Padilla’s bill would make it easier to suspend a teacher facing “serious and egregious” charges without pay; it would remove the ban in current law against filing dismissal charges during the summer, and it would remove the current prohibition on using evidence of similar violations that’s more than four years old against a teacher. In the Miramonte case of the worst alleged molester, the district paid Mark Berndt $40,000, including legal fees, to get him to drop the appeal of his firing. Berndt is facing 23 counts of lewd acts against children ages 7 to 10.

Saying that the average teacher dismissal case (not just for alleged misconduct) costs Los Angeles Unified $300,000, Deasy called Padilla’s bill “about-time legislation” to enable the district to deal quickly with teachers “who violate sacred trust.”

Los Angeles Unified board member Nury Martinez said the bill would fix an “antiquated” part of the education code that “ties our hands when we need to reassure parents with decisive action.”

“This is about extreme cases where a trusted employee has engaged in unspeakable behavior involving a child and we have to act,” she said.

The California Teachers Association and other unions, however, denied that any changes in law were needed, called both the Huff and Padilla bills assaults on teachers’ rights and little more than grandstanding.

“There are already very clear, very strict guidelines in the education code that give districts immediate authority to protect students and ensure that teachers who engage in that kind of serious sexual misconduct or immoral conduct are immediately removed from the classroom,” said CTA lobbyist Patricia Rucker.

But the Stull Act, which Gov. Ronald Reagan signed in 1971, also protects teachers with due process rights that should not be taken lightly, she said. What’s more, Rucker said the Padilla bill could backfire. Before the Stull Act created an objective commission, peer reviews would sustain slightly more than one third of dismissal decisions by school boards, she said. Since then, with the weight of the commission behind dismissals, Superior Courts uphold seven out of nine firings, she said.

Hanson and Deasy, however, indicated that those statistics are misleading, because most cases involving misconduct charges fall by the wayside – and not for lack of merit.
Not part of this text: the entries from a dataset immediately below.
Background: an optimization exercise with open tools, aiming at a short achievable clock period and few clock cycles. Do not read the settings as production practice.
The RTL was checked by simulation tests, not by an equivalence proof against the original design.
No activity file was given, so power comes from the tool's default toggle rates.

[design/flow/run.sh]
#!/bin/bash
# synth_recipe.tcl (not shown) runs the flow's synth.tcl, then flattens the netlist and writes it again
# the make line also repeats each setting of config.mk as NAME=value (left out here)
make -C /OpenROAD-flow-scripts/flow DESIGN_CONFIG=/design/flow/config.mk WORK_HOME=/design/flow/orfs CLKGATE_MAP_FILE= SYNTH_SCRIPT=/design/flow/synth_recipe.tcl finish
[design/flow/config.mk]
export PLATFORM = sky130hd
export DESIGN_NAME = RV32I
export DESIGN_NICKNAME = RV32I
export VERILOG_FILES = /design/flow/design.v
export SDC_FILE = /design/flow/constraint.sdc
export NUM_CORES = 4
export LEC_CHECK = 0
export CAP_MARGIN = 20
export CORE_MARGIN = 2
export CORE_UTILIZATION = 40
export SLEW_MARGIN = 20
[design/flow/constraint.sdc]
create_clock -name core_clock -period 9.0 [get_ports {clk}]
set_input_delay 1.8000 -clock core_clock [delete_from_list [all_inputs] [get_ports {clk}]]
set_output_delay 1.8000 -clock core_clock [all_outputs]
set_load 0.01 [all_outputs]
[design/flow/design.v]
module addr(in_a,in_b,out);
input[31:0] in_a,in_b;
output[31:0] out;
assign out = in_a+in_b;
endmodule
module alu(SrcA,SrcB,ALUResult,zero,ALUControl);
input[31:0] SrcA,SrcB;
input[3:0] ALUControl;
output zero;
output reg[31:0] ALUResult;
always @(*) begin
	case(ALUControl)
	0: ALUResult = SrcA+SrcB;
	1: ALUResult = SrcA-SrcB;
	2: ALUResult = SrcA&SrcB;
	3: ALUResult = SrcA|SrcB;
	4: ALUResult = SrcA<<SrcB[4:0];
	5: ALUResult = ($signed(SrcA)<$signed(SrcB));
	6: ALUResult = SrcA>>SrcB[4:0];
	7: ALUResult = SrcA>>>SrcB[4:0];
	8: ALUResult = SrcA^SrcB;
    9: ALUResult = (SrcB<SrcA)?1:0;
    default: ALUResult = 0;
    endcase
end
assign zero = ((SrcA-SrcB)==0)?1:0;
endmodule
module alu_decoder(ALUOp,funct,ALUControl);
input[1:0] ALUOp;
input[4:0] funct;  
output reg[3:0] ALUControl;
always @(*) begin
	case(ALUOp)
	0: ALUControl = 4'b0000;  
	1: ALUControl = 4'b0001;  
	2: begin
		case(funct[2:0]) 
		0:ALUControl=(funct[4]&funct[3])?4'b0001:4'b0000;  
		1:ALUControl=4'b0100;
		2:ALUControl=4'b0101;
		3:ALUControl=4'b1001;
		4:ALUControl=4'b1000;
		5:ALUControl=funct[4]?4'b0111:4'b0110;
		6:ALUControl=4'b0011;
		7:ALUControl=4'b0010;
		default:ALUControl=0;
		endcase
	end
	default:ALUControl=0;
	endcase
end
endmodule
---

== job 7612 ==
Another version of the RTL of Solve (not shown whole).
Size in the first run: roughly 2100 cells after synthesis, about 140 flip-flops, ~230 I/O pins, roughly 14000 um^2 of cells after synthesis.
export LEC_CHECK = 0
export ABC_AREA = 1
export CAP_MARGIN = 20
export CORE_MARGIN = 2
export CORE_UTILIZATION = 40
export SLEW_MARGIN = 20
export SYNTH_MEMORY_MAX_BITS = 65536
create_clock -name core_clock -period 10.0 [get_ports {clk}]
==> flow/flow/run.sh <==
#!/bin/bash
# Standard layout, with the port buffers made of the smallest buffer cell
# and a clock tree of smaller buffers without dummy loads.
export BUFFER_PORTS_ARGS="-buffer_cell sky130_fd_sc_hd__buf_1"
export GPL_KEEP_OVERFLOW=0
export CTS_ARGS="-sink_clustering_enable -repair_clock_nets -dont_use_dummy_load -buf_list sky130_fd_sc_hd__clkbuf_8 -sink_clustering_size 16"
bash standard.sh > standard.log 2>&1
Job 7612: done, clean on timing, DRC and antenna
Deasy said that since 2003, 667 cases involving charges of serious misconduct were brought forward  in California; of those only 129 went to a hearing, with 82 resulting in dismissal.   “This does not pass a reasonable smell test.”

Assault on due process

Ken Tray, political director of United Educators of San Francisco and a spokesman for the California Federation of Teachers, called SB 1530 “an attack on educators of California.”

“Sometimes politicians have to stand up for what is truthful, what is right, and what is good. Teachers are under attack,” Tray said.  “And one of the ways to defend the people, the over overwhelming number of my colleagues who are the most highly moral and conscientious of California’s public servants is to defend their due process, so that justice is served.”

Padilla disputed that  the bill would deny teachers due process. They could still request a hearing by an independent arbiter and present their own defense with an attorney and witnesses and the right of disclosure. It would not make teachers “at-will employees,” as the unions claimed. Teachers would retain their right to appeal decisions in Superior Court.

The bill is needed, he said, because appeals can be lengthy and onerous.

Hours after the Senate Education Committee acted, members of the Assembly Education Committee were even less included to change the current law. They stripped a parallel version of the Huff bill, AB 2028, sponsored Republican Steve Knight of the Antelope Valley, of all but two provisions. As amended,  it would remove the four-year limitation for using evidence of prior allegations, and it allow the dismissal process to begin during summer.

That didn’t discourage Knight from proclaiming victory in a press release. “Parents and students across the state are cheering today’s bipartisan vote to enact these important reforms to protect our kids from classroom predators,” he said.  “This is just the first of many steps that must be taken to enact these much-needed reforms and prevent a Miramonte-like tragedy from ever happening again.”